Na busca por uma vitória para se garantir nas oitavas de final da Conmebol Libertadores , o Flamengo encara o Unión La Calera, nesta terça-feira, às 21h30. Só que a chegada ao Chile não foi nada fácil.
Em entrevista ao ESPN.com.br , o diretor de futebol, Bruno Spindel, trouxe detalhes da ‘saga’ rubro-negra para chegar ao território chileno. Por conta do protocolo sanitário contra a COVID-19, o clube encarou uma viagem de 12 horas. E o dirigente explicou como foi esse protocolo.
“A logística é complicada, os protocolos são rígidos, tomam tempo. De porta a porta, fizemos uma viagem de 12 horas. Para a Argentina também demorou muito, precisamos preencher protocolos sanitários. Tem toda uma logística, uma viagem que deveria demorar 4 horas demorou 12 horas”, afirmou Spindel.
Além das viagens, o Flamengo sofre com o calendário apertado. Disputando o Carioca e a Libertadores atualmente, o time teve a Supercopa pelo caminho em abril e deve sofrer com a Data Fifa, marcada para o início de junho. Segundo Spindel, essa sequência traz preocupação por conta do desempenho e lesões.

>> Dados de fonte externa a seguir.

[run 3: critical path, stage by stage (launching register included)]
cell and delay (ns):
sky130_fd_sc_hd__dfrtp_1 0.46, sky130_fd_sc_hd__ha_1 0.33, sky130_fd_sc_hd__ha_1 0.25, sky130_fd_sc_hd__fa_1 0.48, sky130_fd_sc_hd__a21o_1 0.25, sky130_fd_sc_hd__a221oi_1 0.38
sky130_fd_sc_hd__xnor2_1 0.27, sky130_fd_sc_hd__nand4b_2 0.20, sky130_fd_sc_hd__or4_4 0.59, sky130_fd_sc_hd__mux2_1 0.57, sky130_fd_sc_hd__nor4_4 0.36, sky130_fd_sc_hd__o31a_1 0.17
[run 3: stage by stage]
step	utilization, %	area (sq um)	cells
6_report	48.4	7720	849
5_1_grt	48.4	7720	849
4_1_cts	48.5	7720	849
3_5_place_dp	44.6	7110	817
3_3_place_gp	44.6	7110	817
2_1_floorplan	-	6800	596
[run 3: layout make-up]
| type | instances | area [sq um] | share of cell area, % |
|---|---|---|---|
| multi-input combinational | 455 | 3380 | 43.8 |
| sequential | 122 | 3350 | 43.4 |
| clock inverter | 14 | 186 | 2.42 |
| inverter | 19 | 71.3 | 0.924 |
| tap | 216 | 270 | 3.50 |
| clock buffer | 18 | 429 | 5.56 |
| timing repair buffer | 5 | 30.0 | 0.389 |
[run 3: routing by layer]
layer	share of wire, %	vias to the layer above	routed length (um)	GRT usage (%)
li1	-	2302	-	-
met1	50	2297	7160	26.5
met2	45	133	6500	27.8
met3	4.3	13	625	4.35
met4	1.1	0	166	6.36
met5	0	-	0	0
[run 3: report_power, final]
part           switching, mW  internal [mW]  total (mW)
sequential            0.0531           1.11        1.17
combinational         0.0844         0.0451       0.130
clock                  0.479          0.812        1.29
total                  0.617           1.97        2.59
[config.mk]
export PLATFORM = sky130hd
export DESIGN_NAME = task_ready_scheduler_with_mutexes_flat
export DESIGN_NICKNAME = d
export VERILOG_FILES = /design/src/rtl/trs_pkg.sv /design/src/rtl/trs_if.sv /design/src/rtl/task_ready_scheduler_with_mutexes.sv /design/src/rtl/trs_ram.sv /design/src/flat_wrapper.sv
export SDC_FILE = /design/constraint.sdc
export NUM_CORES = 1
export LEC_CHECK = 0
export BUFFER_PORTS_ARGS = -buffer_cell sky130_fd_sc_hd__buf_2
export CORE_MARGIN = 5
export CORE_UTILIZATION = 45
export CTS_CLUSTER_DIAMETER = 30
export CTS_CLUSTER_SIZE = 24
export DETAILED_ROUTE_END_ITERATION = 16
export GPL_TIMING_DRIVEN = 1
export PLACE_DENSITY_LB_ADDON = 0.1
export SLEW_MARGIN = 20
export SYNTH_ARGS = -nofsm -noshare
export SYNTH_HDL_FRONTEND = slang
export SYNTH_SLANG_ARGS = --single-unit
[constraint.sdc]
create_clock -name i_clk -period 5.8 [get_ports i_clk]
set_input_delay 0.87 -clock i_clk [delete_from_list [all_inputs] [get_ports i_clk]]
set_output_delay 0.87 -clock i_clk [all_outputs]
set_load 0.01 [all_outputs]
## src/horner_polynomial_plus_one_macros.svh

```systemverilog
// Assertion macros shared by the RTL. Each macro expects clk and rst_n in scope.
`ifndef HORNER_POLYNOMIAL_PLUS_ONE_MACROS_SVH
`define HORNER_POLYNOMIAL_PLUS_ONE_MACROS_SVH
`ifndef SYNTHESIS
`define HPP_ASSERT_SAME(lbl, ante, cons) \
  lbl: assert property (@(posedge clk) disable iff (!rst_n) (ante) |-> (cons)) \
    else $error("hpp: same-cycle check failed");
`define HPP_ASSERT_NEXT(lbl, ante, cons) \
  lbl: assert property (@(posedge clk) disable iff (!rst_n) (ante) |=> (cons)) \
    else $error("hpp: next-cycle check failed");
`else
`define HPP_ASSERT_SAME(lbl, ante, cons)
`define HPP_ASSERT_NEXT(lbl, ante, cons)
`endif
`endif

```

## src/hpp_pkg.sv

```systemverilog
package hpp_pkg;

  localparam int HPP_MAX_TERMS = 7;
  localparam int COEF_REGS     = 7;

  localparam int X_W     = 24;
  localparam int COEF_W  = 24;
  localparam int ACC_W   = 32;
  localparam int CNT_W   = 3;
  localparam int FRAC_W  = 16;
  localparam int SUM_W   = ACC_W + 1;
  localparam int PROD_W  = SUM_W + X_W;
  localparam int CFG_IDX_W  = 3;
  localparam int CFG_DATA_W = 24;

  localparam logic [CFG_IDX_W-1:0] CFG_TERM_COUNT = 3'd0;
  localparam logic [CFG_IDX_W-1:0] CFG_COEF_BASE  = 3'd1;

  localparam logic signed [ACC_W-1:0] ONE_Q16 = 32'sd65536;
  localparam logic signed [ACC_W-1:0] SAT_HI  = 32'sh7fff_ffff;
  localparam logic signed [ACC_W-1:0] SAT_LO  = 32'sh8000_0000;

  // Data moving from one Horner cell to the next.
  typedef struct packed {
    logic                     valid;
    logic                     sat;
    logic signed [ACC_W-1:0]  acc;
    logic signed [X_W-1:0]    x;
  } hpp_stage_t;

endpackage

```

## src/hpp_cell.sv

```systemverilog
module hpp_cell (
  input  logic                              clk,
  input  logic                              rst_n,
  input  logic                              en,
  input  logic                              active,
  input  logic signed [hpp_pkg::COEF_W-1:0] coef,
  input  hpp_pkg::hpp_stage_t               stage_in,
  output hpp_pkg::hpp_stage_t               stage_out
);
  import hpp_pkg::*;

  logic signed [SUM_W-1:0]   sum_nxt;
  logic signed [PROD_W-1:0]  prod_nxt;

  logic                      valid_a_r;
  logic                      sat_a_r;
  logic                      active_a_r;
  logic signed [ACC_W-1:0]   acc_a_r;
  logic signed [X_W-1:0]     x_a_r;
  logic signed [PROD_W-1:0]  prod_a_r;

  logic [PROD_W:0]           rnd_sum;
  logic [PROD_W-FRAC_W:0]    rnd_q;
  logic                      ovf;
  hpp_stage_t                out_nxt;
  hpp_stage_t                out_r;

  // First half: add the coefficient and multiply by x.
  always_comb begin
    sum_nxt  = SUM_W'(stage_in.acc) + SUM_W'(coef);
    prod_nxt = sum_nxt * stage_in.x;
  end

  always_ff @(posedge clk) begin
    if (!rst_n) begin
      valid_a_r <= 1'b0;
    end else if (en) begin
      valid_a_r <= stage_in.valid;
    end
  end

  always_ff @(posedge clk) begin
    if (en) begin
      sat_a_r    <= stage_in.sat;
      active_a_r <= active;
      acc_a_r    <= stage_in.acc;
      x_a_r      <= stage_in.x;
      prod_a_r   <= prod_nxt;
    end
  end

  // Second half: round to nearest (ties up) and saturate to 32 bits.
  always_comb begin
    rnd_sum = {prod_a_r[PROD_W-1], prod_a_r} + (PROD_W + 1)'(1 << (FRAC_W - 1));
    rnd_q   = rnd_sum[PROD_W:FRAC_W];
    ovf     = (rnd_q[PROD_W-FRAC_W:ACC_W-1] != {(PROD_W-FRAC_W-ACC_W+2){1'b0}}) &&
              (rnd_q[PROD_W-FRAC_W:ACC_W-1] != {(PROD_W-FRAC_W-ACC_W+2){1'b1}});
    out_nxt.valid = valid_a_r;
    out_nxt.x     = x_a_r;
    if (!active_a_r) begin
      out_nxt.acc = acc_a_r;
      out_nxt.sat = sat_a_r;
    end else if (ovf) begin
      out_nxt.acc = rnd_q[PROD_W-FRAC_W] ? SAT_LO : SAT_HI;
      out_nxt.sat = 1'b1;
    end else begin
      out_nxt.acc = $signed(rnd_q[ACC_W-1:0]);
      out_nxt.sat = sat_a_r;
    end
  end

  always_ff @(posedge clk) begin
    if (!rst_n) begin
      out_r.valid <= 1'b0;
    end else if (en) begin
      out_r.valid <= out_nxt.valid;
    end
  end

  always_ff @(posedge clk) begin
    if (en) begin
      out_r.sat <= out_nxt.sat;
      out_r.acc <= out_nxt.acc;
      out_r.x   <= out_nxt.x;
    end
  end

  assign stage_out = out_r;

endmodule
```

## config.mk

```make
export PLATFORM = sky130hd
export DESIGN_NAME = hpp_cell
export DESIGN_NICKNAME = d
export VERILOG_FILES = /design/src/horner_polynomial_plus_one_macros.svh /design/src/hpp_pkg.sv /design/src/hpp_cell.sv
export SDC_FILE = /design/constraint.sdc
export NUM_CORES = 2
export LEC_CHECK = 0
export ABC_AREA = 1
export BUFFER_PORTS_ARGS = -buffer_cell sky130_fd_sc_hd__buf_2
export CAP_MARGIN = 20
export CORE_ASPECT_RATIO = 1.2
export CORE_MARGIN = 2
export CORE_UTILIZATION = 55
export CTS_CLUSTER_SIZE = 25
export DETAILED_ROUTE_END_ITERATION = 8
export PLACE_DENSITY = 0.72
export SLEW_MARGIN = 5
export SYNTH_ARGS = -nofsm -noshare
export SYNTH_HDL_FRONTEND = slang
export SYNTH_SLANG_ARGS = --single-unit
```

## constraint.sdc

```tcl
create_clock -name clk -period 27.2 [get_ports clk]
set_input_delay 5.44 -clock clk [delete_from_list [all_inputs] [get_ports clk]]
set_output_delay 5.44 -clock clk [all_outputs]
set_load 0.05 [all_outputs]
```

Word-level counts from Yosys, hierarchy flattened
Cells that the tools add are included.

storage, ports and cells
  flip-flop bits (word level) = 174
  input port bits = 86
  output and inout port bits = 58
  word-level logic and storage cells = 19

operators by class
  add/sub/neg operators = 2
  multiply operators = 1
  eq/ne operators = 1
  muxes and demuxes = 3
  reduce and logical (&&, ||, !) cells = 2

operator list
  kind                      count
  $mux W33                  2
  $add A57 B17 Y58 const B  1
  $mul A33 B24 Y57          1
  $add A32 B24 Y33          1
  $mux W32                  1
  $ne A11 B11 Y1 const B    1
  $reduce_bool A11 Y1       1
  $logic_and A1 B1 Y1       1

Depth between registers and ports, before layout
  depth in word-level cells = 5
  depth in mapped cells = 43
  gate-level depth less buffers = 42

Worst setup path after synthesis
OpenSTA, ideal clock, no wires.

  path kind = input -> register
  start = input coef[0] (netlist name)
  end = register prod_a_r[54], data pin
  library setup time = 0.252 ns
  arrival time = 13.029 ns
  required time = 26.948 ns
  setup slack = 13.919 ns
  cell stages on the path = 37
  buffers on the path = 1
  cell sequence = ha_1 > inv_1 > fa_1 > nand3b_1 > nand2_1 > nand2_1 > nand2_1 > nand3_1 > nand2_1 > nand4_1 > nand3_1 > nand2_1 > inv_1 > buf_2 > nand2_1 > fa_1 > inv_1 > fa_1 > inv_1 > fa_1 > inv_1 > fa_1 > fa_1 > fa_1 > inv_1 > fa_1 > inv_1 > ha_1 > a21oi_1 > inv_1 > a31oi_1 > o21ai_0 > and2_1 > a211oi_1 > nand2_1 > nand2_1 > nand2_1

on the way
  word-level cells in the longest chain between the ends = 2

RTL lines
  item                    line            text
  start: declaration      hpp_cell.sv:6   input logic signed [hpp_pkg::COEF_W-1:0] coef,
  $add A32 B24 Y33        hpp_cell.sv:30  sum_nxt = SUM_W'(stage_in.acc) + SUM_W'(coef);
  $mul A33 B24 Y57        hpp_cell.sv:31  prod_nxt = sum_nxt * stage_in.x;
  via prod_nxt[54]        hpp_cell.sv:13  logic signed [PROD_W-1:0] prod_nxt;
  end signal: assignment  hpp_cell.sv:48  prod_a_r <= prod_nxt;
  end: declaration        hpp_cell.sv:20  logic signed [PROD_W-1:0] prod_a_r;

The timed path passes the listed nets, and every way through them passes these cells.
A chain may end at the register's enable or synchronous reset.

Final worst setup path
  start = input stage_in[24] (netlist name)
  end = register prod_a_r[55], data pin

on the way
  word-level cells in the longest chain between the ends = 2

RTL lines
  item                line            text
  start: declaration  hpp_cell.sv:7   input hpp_pkg::hpp_stage_t stage_in,
  $add A32 B24 Y33    hpp_cell.sv:30
  $mul A33 B24 Y57    hpp_cell.sv:31
  via prod_nxt[55]    hpp_cell.sv:13

The timed path passes the listed nets, and every way through them passes these cells.

==> qor.txt <==
Status -> completed
Crit share post-route -> 54.6%
FF+latch area -> 4750 um^2
H-tree Lvls -> 4
Maximum root-to-sink buffer count -> 2
Setup_tns -> 0 ns
Row Count -> 103
Starting Density -> 55.5%
HPWL Detailed -> 94,600 um
Post-route antenna net violation count -> 0
Die area -> 68,300 um^2
Routed WL -> 115,000 um
DP Worst Slack -> 11.98 ns
Synth top area share -> 44.3%
Clock transition at path regs -> 0.10 ns
Chip height -> 286 um
Compound-Gate Fraction of Synth Area -> 4.42%
Kind of critical path -> primary input to register
Pins Over Slew Limit -> 0
Commonest non-fill, non-tap cell in the layout -> inv_1
Multi-input gate area -> 27,100 um^2
# setup viols final -> 0
CTS buffer count -> 17
Initial antenna violation count -> 4
Vias per cell -> 5.59
Via count -> 29,100
Clock Sinks -> 159
Post-synthesis sequential area ratio -> 13.1%
Layout cells sized above 1 -> 6.30%
Final Skew -> 0.0343 ns
Fmax -> 67.3 MHz
Net count after synthesis -> 5,358
Worst Tran Pin Value -> 1.15 ns
FFs w/ async S/R, synth -> 0%
# diodes -> 0
Area grow syn2layout -> 5.77%
Gr ovfl total -> 0
DR WL/cell -> 22.0 um
I/O pin cnt -> 144
Final Hold Viols -> 0
Yosys cell types -> 50
Post-synth EDFFs -> 157
Post-Synth Adder-Cell Area -> 50.5%
Port Buf Inserts -> 143
#FFs+latches synth -> 159
Final WS setup -> 12.35 ns
# Max-Cap Violations -> 0
Total Routing Usage GR -> 34.9%
Rel. slew slack -> 23.3%
Most frequent cells in the layout -> inv_1 (1,045), nand2_1 (837), fa_1 (805)
Die W -> 239 um
First-pass GRT wire length -> 176,000 um
Largest family of logic cells by synthesized area -> adder cells
Area contributors post-synth -> fa_1 (44%), edfxtp_1 (13%), inv_1 (11%)
Clock Tree Root -> clkbuf_16
Final min period -> 14.85 ns
CTS tree -> done
Hold WC Path Type -> register to register
Yosys Warn Count -> 0
Mean Syn Cell Area -> 8.49 um^2
Final Net Count -> 5,423
Main synth FF type -> edfxtp_1
DRT Pass-1 Iters -> 6
Post-Syn Area -> 36,400 um^2
Fillers -> 5,918
Vias in the first global route -> 30,700
Hold buffer count at cts -> 0
CORE AREA -> 65,600 um^2
Leading area contributor after synthesis -> fa_1
# DRC -> 0
Fin util -> 58.7%
Mux contribution to synthesized area -> 0%
Synth Area in XOR/XNOR -> 2.05%
Clock Latency Late Sink -> 0.50 ns
# resized after CTS -> 0
Simple-Gate Fraction of Synth Area -> 17.5%
Post-Synthesis Cells -> 4,286
Gpl congestion -> 1.01
Critical Path End Type -> register
CP required -> 27.43 ns
Crit path arrival time -> 15.08 ns
RSZ-0062 raised after global routing -> no
Critical Path Slowest Stage Cell -> fa_1
Largest net degree at the start of global routing -> 57
Critical Path Start Type -> primary input
Post-CTS setup buffers -> 0
Worst-path fanout max -> 14
Crit-path max cell delay -> 0.78 ns
DRT iter0 DRCs -> 2,525
-- metal layers --
layer / track usage (%) / part of all wire (%) / vias up / wire (um)
li1: - / - / 12700 / -
met1: 41.6 / 35 / 14600 / 40300
met2: 59.1 / 49 / 1441 / 56700
met3: 7.00 / 8.7 / 414 / 9970
met4: 20.2 / 6.8 / 6 / 7740
met5: 0 / 0.031 / - / 36
-- state kept, by name, summed over array words and instances (netlist names) --
name        count
active_a_r      1
prod_a_r       42
acc_a_r        32
stage_out      58
x_a_r          24
valid_a_r       1
sat_a_r         1
-- worst paths after layout --
| path | from | to | slack, ns | cells after the start |
|---|---|---|---|---|
| hold / removal | x_a_r[21] | stage_out[21] | 0.41 | 0 |
| setup / recovery | stage_in[24] | prod_a_r[55] | 12.35 | 34 |
| setup reg to reg | prod_a_r[15] | stage_out[46] | 23.68 | 12 |
| hold reg to reg | x_a_r[21] | stage_out[21] | 0.41 | 0 |
-- worst max-delay path, delay by kind of cell --
family,cells,cell delay [ns]
adder cells (fa/ha/maj),10,5.11
AND/OR/NAND/NOR,12,2.04
buffers and inverters,6,1.30
AO/OA/AOI/OAI,5,1.01
XOR/XNOR,1,0.14
-- synth_stat cells (3+ instances only) --
cell	instances
a21o_1	19
nand3b_1	5
nor3_1	11
inv_2	7
xnor2_1	30
nand2_1	837
nor2_4	3
a21oi_2	23
a21oi_1	104
a31oi_1	10
and3_1	3
buf_6	6
ha_1	181
buf_2	20
o21bai_1	13
xor2_1	55
fa_1	805
inv_1	1045
a221oi_1	4
clkbuf_1	104
clkinv_1	7
o21ai_0	62
o21a_1	9
nor2_1	592
nand3_1	86
or2_2	14
a21boi_0	8
nor4_1	11
nand4_1	20
edfxtp_1	157
nand2_2	6
-- final cells by class --
cell class	count	area share (%)
Tap cell	840	2.73
Clock buffer	17	1.11
Sequential cell	159	12.4
Multi-Input combinational cell	2934	70.4
Clock inverter	15	0.533
Timing Repair Buffer	180	2.60
Inverter	1059	10.3
-- metrics by stage --
stage / hold WS (ns) / cell area [um^2] / instances
2_1_floorplan: 0.400 / 36400 / 4286
3_3_place_gp: 0.400 / 37900 / 5172
3_5_place_dp: 0.405 / 37900 / 5172
4_1_cts: 0.404 / 38500 / 5204
5_1_grt: 0.409 / 38500 / 5204
6_report: 0.406 / 38500 / 5204
-- cells by family (layout without fill, tap and decap cells) --
logic type | count (synthesis) | count (layout)
XOR/XNOR | 85 | 85
buffers and inverters | 1193 | 1271
adder cells (fa/ha/maj) | 986 | 986
AND/OR/NAND/NOR | 1598 | 1598
flip-flops | 159 | 159
AO/OA/AOI/OAI | 265 | 265
Power is left out: the tool's default activity adds up to more than one toggle a clock period on the data nets, which glitch-free logic cannot reach.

“Ainda tem a data Fifa, são mais de 10 rodadas afetadas, Copa do Brasil também é afetada. A gente vai precisar lidar com isso. A gente fica feliz com convocação, é uma chancela ao trabalho do clube, do treinador, dos atletas, mas hoje traz um custo alto de performance, não me parece justo. Em vez de ser premiado pelo trabalho, o calendário acaba punindo de forma severa. Nenhum clube resiste em performance ao perder seis atletas em Data Fifa. É risco de saúde, performance e desempenho”, finalizou.
O Flamengo está com nove com pontos, ao vencer Vélez, La Calera e LDU. Um triunfo diante dos chilenos coloca a equipe na próxima fase da Conmebol Libertadores.